Requirement: Look through the listing below and work out how many of its lines hold the word "config". Give only the number.

Provided entries:
Context: an optimization exercise on an open-source flow, tuned for small area, a short achievable clock period and few clock cycles per item. The choices shown serve that exercise and are no tape-out recipe. RTL that was checked went through simulation tests only; none was proved equivalent to the original. Only the layout flow was run in runs 4 to 7; the RTL was not checked for function there. Power figures rest on the tool's default switching activity, not on a simulated workload.

## design.v

```verilog
module mesi_engine (
    input  wire        clk,
    input  wire        rst,             
    input  wire        req_valid,
    output wire        req_ready,
    input  wire [1:0]  req_core,
    input  wire        req_write,       
    input  wire [31:0] req_addr,
    output reg         rsp_valid,
    output reg         rsp_hit,
    output reg  [1:0]  rsp_state,       
    output reg         rsp_evict,       
    output reg         rsp_writeback,   
    output reg  [31:0] rsp_victim_addr, 
    output reg         rsp_upgrade,     
    output reg         rsp_provided,    
    output reg  [1:0]  rsp_source,      
    output reg         rsp_snoop_wb,    
    output reg  [1:0]  rsp_inval,       
    output reg  [7:0]  rsp_stall        
);
    localparam TAG_W = 26;
    localparam [1:0] ST_I = 2'b00, ST_S = 2'b01, ST_E = 2'b10, ST_M = 2'b11;
    assign req_ready = 1'b1;
    reg [TAG_W*64-1:0] tag_q;
    reg [2*64-1:0]     state_q;
    reg [6*16-1:0]     lru_q;
    reg [15:0]      lw_oh;      
    reg [1:0]       lw_s;
    reg [TAG_W-1:0] lw_t;
    reg             v1;
    reg [1:0]       c1;
    reg             w1;
    reg [TAG_W-1:0] t1;
    reg [1:0]       s1;
    always @(posedge clk) begin
        v1 <= !rst && req_valid;
        c1 <= req_core;
        w1 <= req_write;
        t1 <= req_addr[31:6];
        s1 <= req_addr[5:4];
    end
    reg             v2;
    reg [1:0]       c2;
    reg             w2;
    reg [TAG_W-1:0] t2;
    reg [1:0]       s2;
    reg [15:0]      m2;         
    reg [TAG_W-1:0] own2 [0:3]; 
    reg             ss2;        
    reg [3:0]       c2oh;       
    reg             st2;        
    reg [1:0]       sq2  [0:15]; 
    reg [5:0]       lq2  [0:3];  
    reg [TAG_W-1:0] lt [0:15];
    integer i, k;
    always @* begin
        for (i = 0; i < 16; i = i + 1)
        begin
            lt[i] = {TAG_W{1'b0}};
            for (k = 0; k < 4; k = k + 1)
                if (s1 == k[1:0])
                    lt[i] = tag_q[{i[3:2], k[1:0], i[1:0]}*TAG_W +: TAG_W];
        end
    end
    always @(posedge clk) begin
        v2  <= !rst && v1;
        c2  <= c1;
        w2  <= w1;
        t2  <= t1;
        s2  <= s1;
        for (i = 0; i < 16; i = i + 1)
            m2[i] <= (lw_oh[i] && lw_s == s1) ?
                     (lw_t == t1) : (lt[i] == t1);
        for (i = 0; i < 4; i = i + 1)
            own2[i] <= lt[{c1, i[1:0]}];
        ss2 <= (s1 == s2);
        c2oh <= 4'b0001 << c1;
        st2 <= (t1 == t2);
    end
    reg [1:0]  st   [0:15];    
    reg [15:0] vm;             
    reg [1:0]  pst  [0:3];     
    reg [3:0]  pv;             
    reg [3:0]  pm;             
    reg [3:0]  pp;             
    reg [3:0]  own_vm;         
    reg        hit;
    reg [1:0]  hit_state;
    reg [5:0]  lru;
    reg [3:0]  vic [0:3];
    reg [3:0]  vic_oh;
    reg [1:0]  victim;
    reg        victim_valid;
    reg        victim_m;
    reg [TAG_W-1:0] vtag;
    reg [3:0]  sup;            
    reg        provided;
    reg [1:0]  source;
    reg        any_peer;
    reg        snoop_wb;
    reg [1:0]  copies;
    reg [1:0]  miss_state;
    reg [1:0]  new_state;
    reg [3:0]  touch_oh;
    reg [7:0]  stall;
    reg        upgrade;
    reg [1:0]  nst  [0:15];    
    reg [5:0]  nlru;
    integer c, w;
    always @* begin
        for (i = 0; i < 16; i = i + 1) begin
            st[i] = sq2[i];
            vm[i] = (st[i] != ST_I) && ((ss2 && lw_oh[i]) ? st2 : m2[i]);
        end
        for (c = 0; c < 4; c = c + 1) begin
            pst[c] = ST_I;
            for (w = 0; w < 4; w = w + 1)
                if (vm[c*4+w])
                    pst[c] = pst[c] | st[c*4+w];
            pv[c] = vm[c*4] | vm[c*4+1] | vm[c*4+2] | vm[c*4+3];
            pp[c] = pv[c] && !c2oh[c];
            pm[c] = pp[c] && pst[c] == ST_M;
        end
        own_vm = 4'b0000;
        hit_state = ST_I;
        for (c = 0; c < 4; c = c + 1)
            if (c2oh[c]) begin
                own_vm    = own_vm | vm[c*4 +: 4];
                hit_state = hit_state | pst[c];
            end
        hit = |own_vm;
        for (c = 0; c < 4; c = c + 1) begin
            lru = lq2[c];
            if (st[c*4+0] == ST_I)      vic[c] = 4'b0001;
            else if (st[c*4+1] == ST_I) vic[c] = 4'b0010;
            else if (st[c*4+2] == ST_I) vic[c] = 4'b0100;
            else if (st[c*4+3] == ST_I) vic[c] = 4'b1000;
            else vic[c] = {lru[2] & lru[4] & lru[5],
                           lru[1] & lru[3] & !lru[5],
                           lru[0] & !lru[3] & !lru[4],
                           !lru[0] & !lru[1] & !lru[2]};
        end
        vic_oh = 4'b0000;
        lru = 6'd0;
        for (c = 0; c < 4; c = c + 1)
            if (c2oh[c]) begin
                vic_oh = vic_oh | vic[c];
                lru    = lru | lq2[c];
            end
        victim = {vic_oh[3] | vic_oh[2], vic_oh[3] | vic_oh[1]};
        victim_valid = 1'b0;
        victim_m     = 1'b0;
        vtag = {TAG_W{1'b0}};
        for (w = 0; w < 4; w = w + 1)
            if (vic_oh[w]) vtag = vtag | own2[w];
        for (i = 0; i < 16; i = i + 1)
            if (c2oh[i/4] && vic_oh[i%4]) begin
                victim_valid = victim_valid | (st[i] != ST_I);
                victim_m     = victim_m | (st[i] == ST_M);
            end
        any_peer = |pp;
        sup      = w2 ? pm : pp;
        provided = !hit && |sup;
        source   = sup[0] ? 2'd0 : sup[1] ? 2'd1 : sup[2] ? 2'd2 : 2'd3;
        snoop_wb = !hit && |pm;
        case (pp)
            4'b0000:                                     copies = 2'd0;
            4'b0001, 4'b0010, 4'b0100, 4'b1000:          copies = 2'd1;
            4'b0111, 4'b1011, 4'b1101, 4'b1110, 4'b1111: copies = 2'd3;
            default:                                     copies = 2'd2;
        endcase
        upgrade = hit && w2 && hit_state == ST_S;
        miss_state = w2 ? ST_M : (any_peer ? ST_S : ST_E);
        new_state  = hit ? (w2 ? ST_M : hit_state) : miss_state;
        touch_oh   = hit ? own_vm : vic_oh;
        case ({hit, victim_m, |sup})
            3'b000:  stall = 8'd100;
            3'b001:  stall = 8'd8;
            3'b010:  stall = 8'd200;
            3'b011:  stall = 8'd108;
            default: stall = 8'd0;
        endcase
        for (i = 0; i < 16; i = i + 1) begin
            nst[i] = st[i];
            if (c2oh[i/4]) begin
                if (vm[i])
                    nst[i] = w2 ? ST_M : st[i];
                else if (!hit && vic_oh[i%4])
                    nst[i] = miss_state;
            end else if (vm[i]) begin
                nst[i] = w2 ? ST_I : ST_S;
            end
        end
        nlru = lru;
        if (touch_oh[0]) begin nlru[0] = 1'b1; nlru[1] = 1'b1; nlru[2] = 1'b1; end
        if (touch_oh[1]) begin nlru[0] = 1'b0; nlru[3] = 1'b1; nlru[4] = 1'b1; end
        if (touch_oh[2]) begin nlru[1] = 1'b0; nlru[3] = 1'b0; nlru[5] = 1'b1; end
        if (touch_oh[3]) begin nlru[2] = 1'b0; nlru[4] = 1'b0; nlru[5] = 1'b0; end
    end
    integer l;
    always @(posedge clk) begin
        if (rst) begin
            for (l = 0; l < 64; l = l + 1)
                state_q[l*2 +: 2] <= ST_I;
        end else if (v2) begin
            for (i = 0; i < 16; i = i + 1)
                for (k = 0; k < 4; k = k + 1)
                    if (s2 == k[1:0])
                        state_q[{i[3:2], k[1:0], i[1:0]}*2 +: 2] <= nst[i];
        end
        if (v2) begin
            for (k = 0; k < 16; k = k + 1)
                if ({c2, s2} == k[3:0])
                    lru_q[k*6 +: 6] <= nlru;
        end
        for (i = 0; i < 16; i = i + 1)
            lw_oh[i] <= !rst && v2 && !hit && c2oh[i/4] && vic_oh[i%4];
        lw_s <= s2;
        lw_t <= t2;
        for (i = 0; i < 16; i = i + 1)
            for (k = 0; k < 4; k = k + 1)
                if (lw_oh[i] && lw_s == k[1:0])
                    tag_q[{i[3:2], k[1:0], i[1:0]}*TAG_W +: TAG_W] <= lw_t;
        rsp_valid       <= !rst && v2;
        rsp_hit         <= hit;
        rsp_state       <= new_state;
        rsp_evict       <= !hit && victim_valid;
        rsp_writeback   <= !hit && victim_m;
        rsp_victim_addr <= {vtag, s2, 4'b0000};
        rsp_upgrade     <= upgrade;
        rsp_provided    <= provided;
        rsp_source      <= source;
        rsp_snoop_wb    <= snoop_wb;
        rsp_inval       <= hit ? {1'b0, upgrade} : (w2 ? copies : 2'd0);
        rsp_stall       <= stall;
    end
    reg [1:0] sr [0:15];
    reg [5:0] lr [0:3];
    always @* begin
        for (i = 0; i < 16; i = i + 1) begin
            sr[i] = ST_I;
            for (k = 0; k < 4; k = k + 1)
                if (s1 == k[1:0])
                    sr[i] = state_q[{i[3:2], k[1:0], i[1:0]}*2 +: 2];
        end
        for (c = 0; c < 4; c = c + 1) begin
            lr[c] = 6'd0;
            for (k = 0; k < 4; k = k + 1)
                if (s1 == k[1:0])
                    lr[c] = lru_q[{c[1:0], k[1:0]}*6 +: 6];
        end
    end
    always @(posedge clk) begin
        for (i = 0; i < 16; i = i + 1)
            sq2[i] <= (v2 && s1 == s2) ? nst[i] : sr[i];
        for (c = 0; c < 4; c = c + 1)
            lq2[c] <= (v2 && s1 == s2 && c2 == c[1:0]) ? nlru : lr[c];
    end
endmodule
```

## flow/run.sh

```bash
#!/bin/bash
# Standard synthesis, then the standard layout steps with a tighter setup
# target for the resizer's timing repair (the SDC is unchanged).
set -euo pipefail
bash standard.sh synth > synth.log 2>&1
bash standard.sh SETUP_SLACK_MARGIN=8.5 finish > layout.log 2>&1
```

## standard.sh

```bash
#!/bin/bash
# synth_recipe.tcl (not shown) runs the flow's synth.tcl, then flattens the netlist and writes it again
# the make line also repeats each setting of config.mk as NAME=value (left out here)
make -C /OpenROAD-flow-scripts/flow DESIGN_CONFIG=/design/flow/config.mk WORK_HOME=/design/flow/orfs CLKGATE_MAP_FILE= SYNTH_SCRIPT=/design/flow/synth_recipe.tcl "${@:-finish}"
```

## constraint.sdc

```tcl
create_clock -name core_clock -period 12.0 [get_ports {clk}]
set_input_delay 2.4000 -clock core_clock [delete_from_list [all_inputs] [get_ports {clk}]]
set_output_delay 2.4000 -clock core_clock [all_outputs]
set_load 0.01 [all_outputs]
```

## config.mk

```make
export PLATFORM = sky130hd
export DESIGN_NAME = mesi_engine
export DESIGN_NICKNAME = mesi_engine
export VERILOG_FILES = /design/flow/design.v
export SDC_FILE = /design/flow/constraint.sdc
export NUM_CORES = 4
export LEC_CHECK = 0
export CAP_MARGIN = 20
export CORE_MARGIN = 2
export CORE_UTILIZATION = 40
export SLEW_MARGIN = 20
```

==> results of run 1 <==
[logic make-up after synthesis]
kind of cell               after synthesis
adders and majority gates                3
DFF                                   2221
buffers and inverters                  331
and+or+nand+nor                        685
AOI/OAI and AO/OA                      570
muxes                                  605
xor gates and xnor gates               474
other                                    2
[area by class of cell]
type	instances	area [um2]
tap	2871	3590
sequential	2221	62200
multi-input combinational	2347	25100
inverter	16	60.1
timing repair buffer	268	2620
clock buffer	298	6140
antenna	8	20.0
clock inverter	120	1130
fill	18600	118000
[critical path, cell delays in order, from the launching register on]
cell and delay (ps):
dfxtp_4 350, buf_12 140, buf_8 130
[per-layer routing]
metal / global-route usage / wire length (um) / vias up
met1: 0.321 / 107000 / 25800
met3: 0.0313 / 18900 / 422
li1: - / - / 20000
met4: 0.0925 / 11100 / 4
met5: 0 / 22 / -
met2: 0.351 / 119000 / 2125
[sequential cells by signal, indices dropped and copies added (netlist names), 26 cells and up]
name             flops
tag_q             1664
own2               104
state_q            128
rsp_victim_addr     27
sq2                 32
t1                  26
lw_t                26
lru_q               96
t2                  26
[stage by stage]
step	worst slack (ps)	std cells	cell area (um2)
2_1_floorplan	8530	4897	88200
3_3_place_gp	6910	7695	92700
3_5_place_dp	6730	7696	92700
4_1_cts	8010	8137	101000
5_1_grt	8020	8143	101000
6_report	8070	8149	101000
[layout by cell type, fill, tap and decap left out, drive strengths merged, types with 41 or more instances in the layout]
cell / n
edfxtp: 1760
mux4: 576
dfxtp: 461
xnor2: 309
clkbuf: 298
buf: 228
xor2: 165
nand2: 164
o21ai: 147
nor2: 145
a21oi: 123
clkinv: 100
nand4: 96
a22oi: 70
nor4: 62
and2: 55
a31oi: 45
nor3: 44
and3: 41
[repair_timing]
| action | in CTS | in global routing |
|---|---|---|
| pin swaps | 4 | 2 |
| gates cloned | 10 | 0 |
| gates resized for setup | 288 | 69 |
| setup endpoints to repair | 466 | 273 |
| hold endpoints to repair | 0 | 0 |
| buffers inserted | 13 | 4 |
| hold buffers | 0 | 0 |
[worst min path at each step]
| stage | startpoint | endpoint | slack (ps) | cells past startpoint |
|---|---|---|---|---|
| after floorplan | w1$_DFF_P_ | w2$_DFF_P_ | 310 | 0 |
| after global placement | w1$_DFF_P_ | w2$_DFF_P_ | 320 | 0 |
| after detailed placement | w1$_DFF_P_ | w2$_DFF_P_ | 320 | 0 |
| after CTS | t2[8]$_DFF_P_ | lw_t[8]$_DFF_P_ | 330 | 0 |
| after global routing | w1$_DFF_P_ | w2$_DFF_P_ | 340 | 0 |
| final | t2[7]$_DFF_P_ | lw_t[7]$_DFF_P_ | 330 | 0 |
[report_power, final]
| part | switching (W) | internal (W) |
|---|---|---|
| Sequential | 0.0000642 | 0.00839 |
| Clock | 0.00301 | 0.00385 |
| Combinational | 0.000683 | 0.000396 |
==> results.sh, run 1 <==
export IMPL_cts_max_level=4
export IMPL_fin_util=0.460
export IMPL_grt_usage=0.226
export IMPL_cts_tree="done"
export IMPL_end_kind="primary output"
export IMPL_tightest_slew_ps=1230
export IMPL_avgSynthCellArea_um2=18.0
export IMPL_yosysTopAreaCell="edfxtp_1"
export IMPL_avgRoutedWirePerCell_um=31.5
export IMPL_ioPinCount=92
export IMPL_die_width_um=473
export IMPL_total_leakage_power_nw=32.4
export IMPL_numClockSinks=2221
export IMPL_r2r_start="sq2[14][1]$_DFF_P_"
export IMPL_dieArea_um2=224000
export IMPL_layout_drive_gt1_share=0.261
export IMPL_cts_root_buf="clkbuf_16"
export IMPL_yosys_top_cells_count="edfxtp_1 (1760), mux4_2 (576), dfxtp_1 (461)"
export IMPL_rows=172
export IMPL_grt_max_degree=94
export IMPL_drc_errors=0
export IMPL_synthXorXnorAreaFrac=0.0471
export IMPL_dr_pass1_iters=6
export IMPL_synth_simple_gate_area_share=0.0393
export IMPL_r2r_slack_ps=8410
export IMPL_max_slew_margin_rel=0.178
export IMPL_outcome="no timing/DRC/antenna violations"
export IMPL_p_total_w=0.0164
export IMPL_ys_types=82
export IMPL_peakVddDrop_v=0.000128
export IMPL_dp_final_hpwl_um=156000
export IMPL_drtAntennaViolNets=0
export IMPL_cts_inserted_buffers=225
export IMPL_drt_iter0_markers=6710
export IMPL_reg2reg_to="rsp_victim_addr[29]$_DFF_P_"
export IMPL_dr_total_vias=48300
export IMPL_io_buffers=79
export IMPL_finalNetCount=5120
export IMPL_synth_cells=4891
export IMPL_synth_compound_area_frac=0.0427
export IMPL_fmax_mhz=255
export IMPL_rsz0062_at_grt="true"
export IMPL_hold_viol=0
export IMPL_synth_adder_area_share=0.000426
export IMPL_yosysTopAreaCellShare=0.599
export IMPL_drt_total_wl_um=256000
export IMPL_grt_pass1_wl_um=359000
export IMPL_die_y_um=473
export IMPL_cts_path_max_buffers=3
export IMPL_clk_latency_ps=900
export IMPL_synth_edff_count=1760
export IMPL_routed_via_density=5.92
export IMPL_finalSetupTns_ps=0
export IMPL_yosysSeqAreaShare=0.704
export IMPL_grt_pass1_vias=47100
export IMPL_fin_crit_ps=3930
export IMPL_power_density_nw_per_um2=163
export IMPL_gp_congestion=0.949
export IMPL_synth_top_family_by_area="multiplexers"
export IMPL_crit_end="rsp_victim_addr[4]"
export IMPL_synth_warnings=11
export IMPL_worst_setup_path_start_kind="register"
export IMPL_synthTopCellsByArea="edfxtp_1 (60%), mux4_2 (15%), dfxtp_1 (10%)"
export IMPL_arrival_ps=1530
export IMPL_fin_crit_sh=0.327
export IMPL_async_reset_ff_frac=0
export IMPL_ys_seq_elements=2221
export IMPL_required_ps=9600
export IMPL_globalRoute_totalOverflow=0
export IMPL_drv_slew=0
export IMPL_cap_violations=0
export IMPL_coreArea_um2=219000
export IMPL_holdWs_ps=332
export IMPL_clk_pin_slew_ps=60
export IMPL_start_util=0.402
export IMPL_yosysMostFrequentCell="edfxtp_1"
export IMPL_setup_viol=0
export IMPL_critPathLaunch="lw_s[0]$_DFF_P_"
export IMPL_syn_area_um2=88200
export IMPL_areaGrowthSynthToFinish_pct=14.4
export IMPL_skew_ps=77.7
export IMPL_worst_path_max_fanout=2
export IMPL_worstHoldPathType="register to register"
export IMPL_muxShareOfSynthArea=0.151
export IMPL_crit_type="register to primary output"
export IMPL_synth_ff_type="edfxtp_1"
export IMPL_antenna_found_initial=14
export IMPL_reg2reg_depth=7
Testbench counts, summed over its fixed seeds: cycles 32,024, items 32,000.
==> run 2, diff against run 1 <==
--- a/config.mk
+++ b/config.mk
@@ -7,5 +7,5 @@
 export LEC_CHECK = 0
 export CAP_MARGIN = 20
 export CORE_MARGIN = 2
-export CORE_UTILIZATION = 40
+export CORE_UTILIZATION = 60
 export SLEW_MARGIN = 20
==> run 2 against run 1 <==
Still clean on timing, DRC and antenna. Worst hold slack improved by 5.1 ps. Cell area is 0.97% lower. Combinational power is essentially flat. Clock skew fell by 31 ps. Power up 0.37%. First-iteration DRC count is 5.4% lower. Core utilization increased by 23 points. Critical endpoint is now rsp_victim_addr[5]. Highest routed layer unchanged.
==> results.sh, run 2 <==
export IMPL_dp_final_hpwl_um=162000
export IMPL_path_buf_inv=2
export IMPL_hold_start="w1$_DFF_P_"
export IMPL_largest_reg_flops=1664
export IMPL_setup_viol=0
export IMPL_tightest_slew_ps=1040
export IMPL_grt_pass1_vias=47500
export IMPL_cts_root_buf="clkbuf_16"
export IMPL_dieArea_um2=150000
export IMPL_critical_path_top_delay_family="flip-flops"
export IMPL_yosys_top_cells_count="edfxtp_1 (1760), mux4_2 (576), dfxtp_1 (461)"
export IMPL_critPathSlowestCell="dfxtp_4"
export IMPL_ys_types=82
export IMPL_hold_viol=0
export IMPL_final_common_cell="edfxtp_1"
export IMPL_r2r_start="ss2$_DFF_P_"
export IMPL_yosysMostFrequentCell="edfxtp_1"
export IMPL_synth_ff_type="edfxtp_1"
export IMPL_fillers=9538
export IMPL_fin_cells=7187
export IMPL_power_density_nw_per_um2=165
export IMPL_final_cell_mix="edfxtp_1 (1760), mux4_2 (576), dfxtp_1 (362)"
export IMPL_hold_path_endpoint="w2$_DFF_P_"
export IMPL_async_reset_ff_frac=0
export IMPL_worst_setup_path_start_kind="register"
export IMPL_drt_iter0_markers=6349
export IMPL_required_ps=9600
export IMPL_yosysSeqAreaShare=0.704
export IMPL_drt_total_wl_um=263000
export IMPL_seq_area_um2=62300
export IMPL_skew_ps=46.3
export IMPL_rows=140
export IMPL_cts_tree="done"
export IMPL_finalNetCount=5117
export IMPL_max_stage_delay_ps=350
export IMPL_clk_pin_slew_ps=60
export IMPL_max_slew_margin_rel=0.299
export IMPL_rsz0062_at_grt="true"
export IMPL_total_leakage_power_nw=32.4
export IMPL_io_buffers=79
export IMPL_gp_congestion=0.971
export IMPL_grt_pass1_wl_um=366000
export IMPL_fmax_mhz=262
export IMPL_drtAntennaViolNets=0
export IMPL_cts_path_max_buffers=3
export IMPL_antenna_found_initial=20
export IMPL_reg2reg_depth=9
export IMPL_worst_path_max_fanout=2
export IMPL_die_y_um=387
export IMPL_crit_type="register to primary output"
export IMPL_cts_max_level=4
export IMPL_coreArea_um2=146000
export IMPL_syn_area_um2=88200
export IMPL_globalRoute_totalOverflow=0
export IMPL_ys_seq_elements=2221
export IMPL_avgSynthCellArea_um2=18.0
export IMPL_routed_via_density=6.84
export IMPL_reg2reg_to="sq2[6][1]$_DFF_P_"
export IMPL_fin_util=0.685
export IMPL_synth_edff_count=1760
export IMPL_avgRoutedWirePerCell_um=36.5
export IMPL_die_width_um=387
export IMPL_synth_warnings=11
export IMPL_end_kind="primary output"
export IMPL_outcome="no timing/DRC/antenna violations"
export IMPL_ioPinCount=92
export IMPL_drv_slew=0
export IMPL_fin_crit_ps=3810
export IMPL_path_cells="buf_12 > buf_6"
export IMPL_cts_inserted_buffers=216
export IMPL_holdWs_ps=337
export IMPL_numClockSinks=2221
export IMPL_finalSetupTns_ps=0
export IMPL_peakVddDrop_v=0.000176
export IMPL_start_util=0.605
export IMPL_multi_input_area_um2=25200
export IMPL_r2r_slack_ps=8450
export IMPL_dr_pass1_iters=5
export IMPL_worstHoldPathType="register to register"
export IMPL_synth_cells=4891
export IMPL_synthTopCellsByArea="edfxtp_1 (60%), mux4_2 (15%), dfxtp_1 (10%)"
export IMPL_grt_max_degree=97
export IMPL_yosysTopAreaCell="edfxtp_1"
export IMPL_dp_cells=6749
export IMPL_arrival_ps=1410
export IMPL_clk_latency_ps=830
export IMPL_worstHoldPathCells=0
export IMPL_grt_usage=0.351
export IMPL_areaGrowthSynthToFinish_pct=13.3
export IMPL_cap_violations=0
export IMPL_layout_drive_gt1_share=0.264
export IMPL_p_total_w=0.0165
export IMPL_fin_crit_sh=0.318
export IMPL_dr_total_vias=49200
export IMPL_yosysTopAreaCellShare=0.599
export IMPL_drc_errors=0
[run 2: through the flow]
stage,area (um2),worst slack (ps)
final,99900,8190
after floorplan,88200,8530
after global routing,99900,8140
after global placement,91500,7100
after detailed placement,91500,7100
after CTS,99600,8150
[run 2: where the power goes]
group | internal (W) | leakage, nW | switching [W] | total [W]
sequential | 0.00839 | 19.6 | 0.000105 | 0.00850
combinational | 0.000398 | 9.19 | 0.000669 | 0.00107
clock | 0.00399 | 3.59 | 0.00290 | 0.00689
[run 2: worst max path at each step]
stage / start / endpoint / slack, ps / cells after the start
2_1_floorplan: rst / state_q[24]$_SDFFE_PP0P_ / 8530 / 6
3_3_place_gp: s1[0]$_DFF_P_ / m2[15]$_DFF_P_ / 7100 / 7
3_5_place_dp: s1[0]$_DFF_P_ / m2[15]$_DFF_P_ / 7100 / 7
4_1_cts: rsp_victim_addr[5]$_DFF_P_ / rsp_victim_addr[5] / 8150 / 2
5_1_grt: rsp_victim_addr[5]$_DFF_P_ / rsp_victim_addr[5] / 8140 / 2
6_report: rsp_victim_addr[5]$_DFF_P_ / rsp_victim_addr[5] / 8190 / 2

Response to the exercise: 5